A word breaker tokenizes the text being indexed on word boundaries, which are language specific. Therefore, word-breaking behavior differs among different languages. If you use one language, x, to index a number of languages {x, y, and ,z}, some of the behavior might cause unexpected results. For example, a dash (-) or a comma (,) might be a word-break element that will be thrown away in one language but not in another. Also rarely unexpected stemming behavior might occur because a given word might stem differently in different language. For example, in the English language, word boundaries are typically white space or some form of punctuation. In other languages, such as German, words or characters may be combined together. Therefore, the column-level language that you choose should represent the language that you expect will be stored in rows of that column.
Western Languages
For the Western family of languages, if you are unsure which languages will be stored in a column or you expect more than one to be stored, a general workaround is to use the word breaker for the most complex language that might be stored in the column. For instance, you might expect to store English, Spanish and German content in a single column. These three Western languages possess very similar word-breaking patterns, with the German patterns being the most complex. Therefore, a good choice is this case would be to use the German word breaker, which should be able to process English and Spanish text correctly. In contrast, the English word breaker might not process German text perfectly because of the compound words of German.
Note that using the word breaker of the most complex language in a language family does not guarantee perfect indexing of every language in the family. Corner cases might exist in which the most complex word breaker cannot correctly handle text written in another language.
Non Western Languages
For non Western languages (such as Chinese, Japanese, Hindi, and so forth) the above workaround does not necessarily work, for linguistic reasons. For non Western languages, consider one of the following workarounds:
-
For languages from different families
If a column might contain dramatically different languages, for example, Spanish and Japanese, consider storing the content of different languages in separate columns. This would allow you to use the language-specific word breaker for each column. If you choose this solution and you don't know the query language at query time, you might need to issue the query against both columns to ensure that the query finds the right row or document.
-
For Binary content (such as Microsoft Word documents)

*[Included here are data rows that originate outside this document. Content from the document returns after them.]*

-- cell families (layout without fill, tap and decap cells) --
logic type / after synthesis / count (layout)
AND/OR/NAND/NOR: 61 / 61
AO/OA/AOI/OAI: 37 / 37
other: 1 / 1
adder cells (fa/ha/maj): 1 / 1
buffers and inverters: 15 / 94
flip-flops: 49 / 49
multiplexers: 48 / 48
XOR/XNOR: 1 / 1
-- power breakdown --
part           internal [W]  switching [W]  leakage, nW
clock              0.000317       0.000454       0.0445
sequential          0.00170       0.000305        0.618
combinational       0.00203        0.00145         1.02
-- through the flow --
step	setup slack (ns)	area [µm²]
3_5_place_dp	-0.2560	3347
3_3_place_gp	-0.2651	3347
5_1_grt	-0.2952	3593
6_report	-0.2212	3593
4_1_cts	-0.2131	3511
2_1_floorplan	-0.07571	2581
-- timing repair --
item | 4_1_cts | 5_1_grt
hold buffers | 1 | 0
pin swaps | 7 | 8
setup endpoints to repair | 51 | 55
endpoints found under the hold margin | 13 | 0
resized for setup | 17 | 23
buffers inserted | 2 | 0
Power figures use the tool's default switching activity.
===== src/rtl/pc_sequencer_if.sv =====
// ---------------------------------------------------------------------------
// pc_sequencer_if
//   Control/status bundle between the control decoder (master) and the
//   program-counter sequencer (slave).
//
//   Strobes (master -> slave):
//     en       advance enable, 0 = stall
//     branch   take relative branch by 'offset'
//     offset   two's-complement branch offset
//     jump     absolute jump to 'target'
//     target   jump/call destination
//     call     push return address, go to 'target'
//     ret      pop return address into pc
//   Status (slave -> master):
//     pc, pc_next, stack_full, stack_empty, stack_err
// ---------------------------------------------------------------------------
interface pc_sequencer_if #(
  parameter int unsigned WIDTH = 8
);

  logic             en;
  logic             branch;
  logic [WIDTH-1:0] offset;
  logic             jump;
  logic [WIDTH-1:0] target;
  logic             call;
  logic             ret;
  logic [WIDTH-1:0] pc;
  logic [WIDTH-1:0] pc_next;
  logic             stack_full;
  logic             stack_empty;
  logic             stack_err;

  modport master (
    output en, branch, offset, jump, target, call, ret,
    input  pc, pc_next, stack_full, stack_empty, stack_err
  );

  modport slave (
    input  en, branch, offset, jump, target, call, ret,
    output pc, pc_next, stack_full, stack_empty, stack_err
  );

endinterface


===== src/rtl/pc_sequencer.sv =====
// ---------------------------------------------------------------------------
// pc_sequencer
//   Program-counter unit with a LIFO return-address stack. Each enabled
//   cycle the next pc is chosen by priority ret > call > jump > branch >
//   increment. All arithmetic wraps modulo 2**WIDTH silently.
//
//   Ports:
//     clk    rising-edge clock for all state
//     rst_n  synchronous active-low reset (pc <= RESET_VEC, stack emptied,
//            stack_err cleared); overrides en and all strobes
//     bus    pc_sequencer_if.slave: strobes in, pc/pc_next/stack status out
//
//   Parameters:
//     WIDTH        pc/address width
//     RESET_VEC    pc value after reset
//     STEP         sequential increment
//     STACK_DEPTH  return-address stack entries (>= 1)
// ---------------------------------------------------------------------------
module pc_sequencer #(
  parameter int unsigned      WIDTH       = 8,
  parameter logic [WIDTH-1:0] RESET_VEC   = '0,
  parameter logic [WIDTH-1:0] STEP        = WIDTH'(1),
  parameter int unsigned      STACK_DEPTH = 4
) (
  input  logic          clk,
  input  logic          rst_n,
  pc_sequencer_if.slave bus
);

  // sp counts entries 0..STACK_DEPTH, so it needs one more code than the
  // entry index does.
  localparam int unsigned SP_W      = $clog2(STACK_DEPTH + 1);
  localparam int unsigned IDX_W     = (STACK_DEPTH > 1) ? $clog2(STACK_DEPTH) : 1;
  localparam int unsigned MEM_DEPTH = 1 << IDX_W;

  localparam logic [SP_W-1:0] SP_ZERO = '0;
  localparam logic [SP_W-1:0] SP_ONE  = SP_W'(1);
  localparam logic [SP_W-1:0] SP_FULL = SP_W'(STACK_DEPTH);

  // Source of the next pc value.
  typedef enum logic [2:0] {
    SRC_HOLD,
    SRC_INC,
    SRC_BRANCH,
    SRC_JUMP,
    SRC_CALL,
    SRC_RET
  } src_e;

  // -------------------------------------------------------------------------
  // State
  // -------------------------------------------------------------------------
  logic [WIDTH-1:0] pc_q;
  logic [SP_W-1:0]  sp_q;
  logic             err_q;
  logic [WIDTH-1:0] stack_mem [MEM_DEPTH];

  // -------------------------------------------------------------------------
  // Derived values
  // -------------------------------------------------------------------------
  logic             full;
  logic             empty;
  logic [WIDTH-1:0] pc_inc;
  logic [WIDTH-1:0] pc_rel;
  logic [IDX_W-1:0] top_idx;
  logic [IDX_W-1:0] push_idx;
  logic [WIDTH-1:0] top_val;

  assign full     = (sp_q == SP_FULL);
  assign empty    = (sp_q == SP_ZERO);
  assign pc_inc   = pc_q + STEP;
  // Two's-complement offset added with modular arithmetic gives the signed
  // displacement without any explicit sign extension.
  assign pc_rel   = pc_q + bus.offset;
  // Only meaningful when the stack is non-empty; the wrapped value at sp=0
  // is never selected.
  assign top_idx  = IDX_W'(sp_q - SP_ONE);
  assign push_idx = IDX_W'(sp_q);
  assign top_val  = stack_mem[top_idx];

  // -------------------------------------------------------------------------
  // Decode: pick the pc source and the stack action
  // -------------------------------------------------------------------------
  src_e src;
  logic push;
  logic pop;
  logic err_set;

  // NOTE: every signal written here gets a default first; a path that leaves
  // one unassigned would infer a latch.
  always_comb begin
    src     = SRC_HOLD;
    push    = 1'b0;
    pop     = 1'b0;
    err_set = 1'b0;
    if (bus.en) begin
      if (bus.ret) begin
        if (!empty) begin
          src = SRC_RET;
          pop = 1'b1;
        end else begin
          // Underflow: fall through to a normal advance and flag it.
          src     = SRC_INC;
          err_set = 1'b1;
        end
      end else if (bus.call) begin
        // The jump to target happens even when the push is dropped.
        src = SRC_CALL;
        if (!full) begin
          push = 1'b1;
        end else begin
          err_set = 1'b1;
        end
      end else if (bus.jump) begin
        src = SRC_JUMP;
      end else if (bus.branch) begin
        src = SRC_BRANCH;
      end else begin
        src = SRC_INC;
      end
    end
  end

  // -------------------------------------------------------------------------
  // Next-pc mux
  // -------------------------------------------------------------------------
  logic [WIDTH-1:0] pc_nxt;

  always_comb begin
    pc_nxt = pc_q;
    unique case (src)
      SRC_HOLD:   pc_nxt = pc_q;
      SRC_INC:    pc_nxt = pc_inc;
      SRC_BRANCH: pc_nxt = pc_rel;
      SRC_JUMP:   pc_nxt = bus.target;
      SRC_CALL:   pc_nxt = bus.target;
      SRC_RET:    pc_nxt = top_val;
      default:    pc_nxt = pc_q;
    endcase
  end

  logic [SP_W-1:0] sp_nxt;

  always_comb begin
    sp_nxt = sp_q;
    if (push) begin
      sp_nxt = sp_q + SP_ONE;
    end else if (pop) begin
      sp_nxt = sp_q - SP_ONE;
    end
  end

  // -------------------------------------------------------------------------
  // Control registers
  // -------------------------------------------------------------------------
  // NOTE: state is updated with non-blocking assignments so every register
  // samples the pre-edge values regardless of statement order.
  always_ff @(posedge clk) begin
    if (!rst_n) begin
      pc_q  <= RESET_VEC;
      sp_q  <= SP_ZERO;
      err_q <= 1'b0;
    end else begin
      // With en=0 the decode yields SRC_HOLD and no stack action, so the
      // same assignments implement the stall.
      pc_q  <= pc_nxt;
      sp_q  <= sp_nxt;
      err_q <= err_q | err_set;
    end
  end

  // -------------------------------------------------------------------------
  // Return-address storage
  // -------------------------------------------------------------------------
  // NOTE: the storage array has no reset; emptiness is tracked by sp alone,
  // which keeps the array a plain register file / RAM.
  always_ff @(posedge clk) begin
    if (rst_n && push) begin
      stack_mem[push_idx] <= pc_inc;
    end
  end

  // -------------------------------------------------------------------------
  // Outputs
  // -------------------------------------------------------------------------
  assign bus.pc          = pc_q;
  assign bus.pc_next     = pc_nxt;
  assign bus.stack_full  = full;
  assign bus.stack_empty = empty;
  assign bus.stack_err   = err_q;

endmodule


===== src/flat_wrapper.sv =====
// flat-port wrapper written by rule: the top's interface ports become plain ports
module pc_sequencer_flat 
#(
  parameter int unsigned      WIDTH       = 8,
  parameter logic [WIDTH-1:0] RESET_VEC   = '0,
  parameter logic [WIDTH-1:0] STEP        = WIDTH'(1),
  parameter int unsigned      STACK_DEPTH = 4
)
  (clk, rst_n, bus_en, bus_branch, bus_offset, bus_jump, bus_target, bus_call, bus_ret, bus_pc, bus_pc_next, bus_stack_full, bus_stack_empty, bus_stack_err);
  pc_sequencer_if #(.WIDTH(WIDTH)) bus_i ();
  input  logic clk;
  input  logic rst_n;
  input wire logic [$bits(bus_i.en)-1:0] bus_en;
  input wire logic [$bits(bus_i.branch)-1:0] bus_branch;
  input wire logic [$bits(bus_i.offset)-1:0] bus_offset;
  input wire logic [$bits(bus_i.jump)-1:0] bus_jump;
  input wire logic [$bits(bus_i.target)-1:0] bus_target;
  input wire logic [$bits(bus_i.call)-1:0] bus_call;
  input wire logic [$bits(bus_i.ret)-1:0] bus_ret;
  output wire logic [$bits(bus_i.pc)-1:0] bus_pc;
  output wire logic [$bits(bus_i.pc_next)-1:0] bus_pc_next;
  output wire logic [$bits(bus_i.stack_full)-1:0] bus_stack_full;
  output wire logic [$bits(bus_i.stack_empty)-1:0] bus_stack_empty;
  output wire logic [$bits(bus_i.stack_err)-1:0] bus_stack_err;
  assign bus_i.en = bus_en;
  assign bus_i.branch = bus_branch;
  assign bus_i.offset = bus_offset;
  assign bus_i.jump = bus_jump;
  assign bus_i.target = bus_target;
  assign bus_i.call = bus_call;
  assign bus_i.ret = bus_ret;
  assign bus_pc = bus_i.pc;
  assign bus_pc_next = bus_i.pc_next;
  assign bus_stack_full = bus_i.stack_full;
  assign bus_stack_empty = bus_i.stack_empty;
  assign bus_stack_err = bus_i.stack_err;
  pc_sequencer #(.WIDTH(WIDTH), .RESET_VEC(RESET_VEC), .STEP(STEP), .STACK_DEPTH(STACK_DEPTH)) u_core (.clk(clk), .rst_n(rst_n), .bus(bus_i));
endmodule

===== config.mk =====
export PLATFORM = sky130hd
export DESIGN_NAME = pc_sequencer_flat
export DESIGN_NICKNAME = d
export VERILOG_FILES = /design/src/rtl/pc_sequencer_if.sv /design/src/rtl/pc_sequencer.sv /design/src/flat_wrapper.sv
export SDC_FILE = /design/constraint.sdc
export NUM_CORES = 1
export LEC_CHECK = 0
export ABC_CLOCK_PERIOD_IN_PS = 3000
export BUFFER_PORTS_ARGS = -buffer_cell sky130_fd_sc_hd__buf_2
export CORE_ASPECT_RATIO = 0.7
export CORE_MARGIN = 1.5
export CORE_UTILIZATION = 56
export CTS_CLUSTER_DIAMETER = 100
export DETAILED_ROUTE_END_ITERATION = 6
export PLACE_DENSITY = 0.79
export SLEW_MARGIN = 20
export SYNTH_ARGS = -nofsm -noshare
export SYNTH_HDL_FRONTEND = slang
export SYNTH_SLANG_ARGS = --single-unit

===== constraint.sdc =====
create_clock -name clk -period 3 [get_ports clk]
set_input_delay 0.6 -clock clk [delete_from_list [all_inputs] [get_ports clk]]
set_output_delay 0.6 -clock clk [all_outputs]
set_load 0.02 [all_outputs]

== Yosys cells after proc, flatten, opt, wreduce, memory -nomap -nowiden ==
Memory sizes are Yosys's and may differ from the RTL's.
Index checks and enable logic that the tools add are counted.
Storage, ports and cells
  bits in registers: 12
  bits in latches: 0
  memory bits (writable): 32
  memory bits (read-only): 0
  input port bits: 23
  output and inout port bits: 19
  word-level logic and storage cells: 42
  memories: 1
Operators by class
  add/subtract/negate cells: 4
  $mul: 0
  divide/modulo/power cells: 0
  $lt $le $gt $ge: 0
  equality and inequality tests: 6
  shift operators: 0
  multiplexer cells: 23
  bitwise logic cells: 1
  reduce and logical (&&, ||, !) cells: 4
Memories
  u_core.stack_mem: depth 4, bits a word 8, read ports 1, clocked after Yosys merged registers in 0, write ports 1, RTL line pc_sequencer.sv:56  | logic [WIDTH-1:0] stack_mem [MEM_DEPTH];
Operators with widths (count)
  case mux 8 bit (4 select lines): 1
  2-to-1 mux 3 bit: 7
  2-to-1 mux 1 bit: 14
  == test 3 bit, second input constant: 3
  adder 8 x 1 -> 8 bit, second input constant: 1
  adder 8 bit: 1
  == test 3 x 2 -> 1 bit, second input constant: 2
  adder 3 x 1 -> 3 bit, second input constant: 1
  == test 3 x 1 -> 1 bit, second input constant: 1
  zero test 3 bit: 1
  subtractor 3 x 1 -> 3 bit, second input constant: 1
  2-to-1 mux 2 bit: 1
  nonzero test 2 bit: 1
  OR reduction 2 bit: 1
  logical AND 1 bit: 1
  bitwise OR 1 bit: 1

== Longest topological paths before layout ==
  word-level depth: 8
  mapped depth: 9
  gate-level depth less buffers: 8

== Least setup slack after synthesis ==
Ideal clock, no wire load.
  path kind: in2out
  start: input bus_offset[1]
  end: output bus_pc_next[5]
  arrival time: 2.193 ns
  required time: 2.400 ns
  path slack: 0.207 ns
  stages: 6
  buffers on the path: 0
  cell sequence: ha_1 a211oi_1 o21ai_0 a21oi_1 mux2_2 a21oi_1
On the way
  word-level cells in the longest chain between the ends: 2
RTL lines
  start, declared: RTL line flat_wrapper.sv:15  | input wire logic [$bits(bus_i.offset)-1:0] bus_offset;
  adder 8 bit: RTL line pc_sequencer.sv:74  | assign pc_rel = pc_q + bus.offset;
  case mux 8 bit (4 select lines): RTL line pc_sequencer.sv:131  | unique case (src)
  end, declared: RTL line flat_wrapper.sv:21  | output wire logic [$bits(bus_i.pc_next)-1:0] bus_pc_next;
Every way passes these cells.

== Worst setup path after layout ==
  start: input bus_offset[2]
  end: output bus_pc_next[5]
Same word-level chain as after synthesis.

==> summary.md <==
| Metric | Value |
|---|---|
| Status | `completed` |
| Port buffer count | `41` |
| Period utilisation layout | `97.5%` |
| Design Area, Final | `3060 um^2` |
| Grt total ovfl | `0` |
| Worst-Skew Late Latency | `0.30 ns` |
| Post-synth cell types | `50` |
| WP depth | `9` |
| Post-Synthesis Net Count | `251` |
| Register bit total from synthesis | `44` |
| RSZ-0062 raised after global routing | `true` |
| Maximum vdd drop | `0.348 mV` |
| Max layer used | `met4` |
| Routed wire per std cell | `18.5 um` |
| Synth area leader | `edfxtp_1` |
| Hold Violations, Final | `0` |
| Clock slew at reported path FFs | `0.08 ns` |
| Starting Density | `58.5%` |
| Async set-reset flop share out of synthesis | `0%` |
| Worst-Margin Slew | `0.478 ns` |
| Top cell type's share of synthesized area | `37.7%` |
| Worst relative slew slack | `67.9%` |
| Slew Limit Fails | `0` |
| WS Path Type | `input pin to output pin` |
| Root Buffer | `clkbuf_8` |
| Rows | `20` |
| Area contributors post-synth | `edfxtp_1, dfxtp_1, ha_1, mux4_1, and3_1` |
| Post-synth EDFFs | `32` |
| Drt first pass iters | `5` |
| Final Critical Period | `2.92 ns` |
| Fmax | `342 MHz` |
| Critical Path Fanout Max | `4` |
| Initial antenna violation count | `0` |
| CP Launch Type | `input pin` |
| Die area | `4970 um^2` |
| Mean post-synth cell area | `11.9 um^2` |
| Clock tree buffer depth | `2` |
| Largest net degree at the start of global routing | `15` |
| Clk sinks | `44` |
| CP endpoint kind | `output pin` |
| Met1 WL | `2.97 mm` |
| CP max stage delay | `0.38 ns` |
| GRT Overall Usage | `25.8%` |
| Hpwl dp | `4.45 mm` |
| Hold Slack | `0.525 ns` |
| Antenna Nets Post-Route | `0` |
| Crit path cell chain | `buf_2 -> ha_1 -> buf_4 -> o21ai_0 -> o21ai_0 -> a21oi_1 -> mux2_2 -> a21oi_1 -> buf_4` |
| Worst path slowest cell | `mux2_2` |
| Min-Delay Path Class | `flop to flop` |
| CP required | `2.40 ns` |
| DIE HEIGHT | `59.4 um` |
| Maxcap violations | `0` |
| Drc violations | `0` |
| Vias in the first global route | `1819` |
| Nets@finish | `307` |
| Gpl congestion | `0.837` |
| Most used DFF post-synth | `edfxtp_1` |
| Die W | `83.6 um` |
| Top-Level Pins | `42` |
| Static Leak | `0.00126 uW` |
| CP bufs+invs | `3` |
| Detailed-route via count | `2056` |
| Worst reg-to-reg path cell count | `6` |
| Yosys warnings | `0` |
| DP Area | `2880 um^2` |
| Crit path DAT | `2.32 ns` |
| Layout cells sized above 1 | `30.6%` |
| Synth Instances | `214` |
| DRT Wirelength | `6.03 mm` |
| Initial DRC Count | `148` |
| Power per Cell Area | `519 nW/um^2` |
| WL met3 | `550 um` |
| Num CTS Buffers | `5` |
| Vias per cell | `6.31` |
| Area grow syn2layout | `20.1%` |
| Clock Skew | `0.00624 ns` |
| # setup viols final | `0` |
| Antenna Cells | `0` |
| # H-tree levels | `2` |
| Seq/Total Area, Yosys | `47.2%` |
| Core area | `4350 um^2` |
| Total negative slack | `0 ns` |
| Flop-to-flop setup slack | `0.92 ns` |
| Crit path max-delay family | `compound AO/OA/AOI/OAI gates` |
| TritonCTS clock tree | `done` |
| Hold path depth | `2` |
| First-pass GRT wire length | `9.65 mm` |
| Hold buffers post-CTS | `0` |
| Synth Cell Area | `2550 um^2` |
| Met2 WL | `2.47 mm` |
==> through the flow <==
stage	std cells	util [%]	worst slack, ns	total power [uW]
CTS	325	69.2	0.0670	1570
global route	326	70.2	-0.0137	1660
finish	326	70.2	0.0759	1590
floorplan	214	-	0.207	963
global placement	317	66.1	0.0885	1080
detailed placement	317	66.1	0.0894	1090
==> timing repair <==
action | 4_1_cts | 5_1_grt
hold endpoints to repair | 0 | 0
endpoints found under the setup margin | 4 | 6
setup buffers | 0 | 1
pin swaps | 0 | 2
resized for setup | 2 | 10
==> placed cells by master (no fill, tap or decap), drive strengths merged, types with 9 or more instances in the layout <==
cell type and instances:
ha 13, a21oi 10, and3 12, inv 10, dfxtp 12, edfxtp 32, o21ai 10, nand3 9
buf 56, nor2 14
==> worst register-to-register path: cells and delay by family, from the launching register on <==
| family | cells | cell delay, ns |
|---|---|---|
| adder cells (fa/ha/maj) | 1 | 0.19 |
| buffers and inverters | 2 | 0.28 |
| flip-flops | 1 | 0.37 |
| AND/OR/NAND/NOR | 3 | 0.89 |
==> worst paths after layout <==
kind | start | endpoint
max | bus_offset[2] | bus_pc_next[5]
min | u_core.bus.stack_err | u_core.bus.stack_err
max reg2reg | u_core.sp_q[1] | u_core.stack_mem[3][3]
min reg2reg | u_core.bus.stack_err | u_core.bus.stack_err
==> power breakdown <==
part | switching [uW] | internal, uW
logic | 235 | 177
clock network | 209 | 272
registers | 18.0 | 676
==> registers in the layout, summed over array words and instances, names as in the netlist <==
| name | cells |
|---|---|
| u_core.stack_mem | 32 |
| u_core.sp_q | 3 |
| u_core.bus.stack_err | 1 |
| u_core.bus.pc | 8 |
==> cell families (layout without fill, tap and decap cells) <==
kind of cell / Yosys count / count (layout) / synth area share (%)
mux: 9 / 9 / 8.40
flops: 44 / 44 / 47.2
simple gates: 61 / 61 / 13.6
compound gates: 57 / 57 / 16.5
fa+ha+maj: 14 / 14 / 7.17
xor+xnor: 11 / 11 / 3.78
buf+inv: 18 / 75 / 3.39
==> cells in the mapped netlist (all sizes together), types with 4 or more instances <==
master / number
mux4: 8
and2: 5
a21oi: 10
a221oi: 8
inv: 10
a211oi: 5
nor2: 14
edfxtp: 32
xor2: 5
and3: 12
o21ai: 10
ha: 13
a21boi: 5
nand3: 9
dfxtp: 12
xnor2: 6
nand2: 7
buf: 4
==> per-layer routing <==
layer / up-vias / GRT usage, %
met5: - / 0
met4: 0 / 5.62
met3: 7 / 5.43
met2: 107 / 35.4
met1: 999 / 41.9
li1: 943 / -
==> final cells by class <==
class,instances,area (um^2)
flip-flops and latches,44,1200
clock buffers,6,82.6
multi-input cells,152,1300
inverters,11,41.3
clock inverters,2,38.8
repair buffers,56,320
well taps,55,68.8
fillers,319,1300
No activity file was read; power rests on OpenSTA's default activity.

When the indexed content is of binary type, the full-text search filter that processes the textual content before sending it to the word breaker might honor specific language tags existing within the binary file. In this case, at indexing time, the filter will emit the right LCID for a document or section of a document. The Full-Text Engine will then call the word breaker for the language with that LCID. However, after indexing multi language content, we recommend that you verify that the content was correctly indexed.
-
For plain text content
When your content is plain text, you can convert it to the xml data type and add language tags that indicate the language corresponding to each specific document or document section. For this to work, however, you need to know the language before full-text indexing.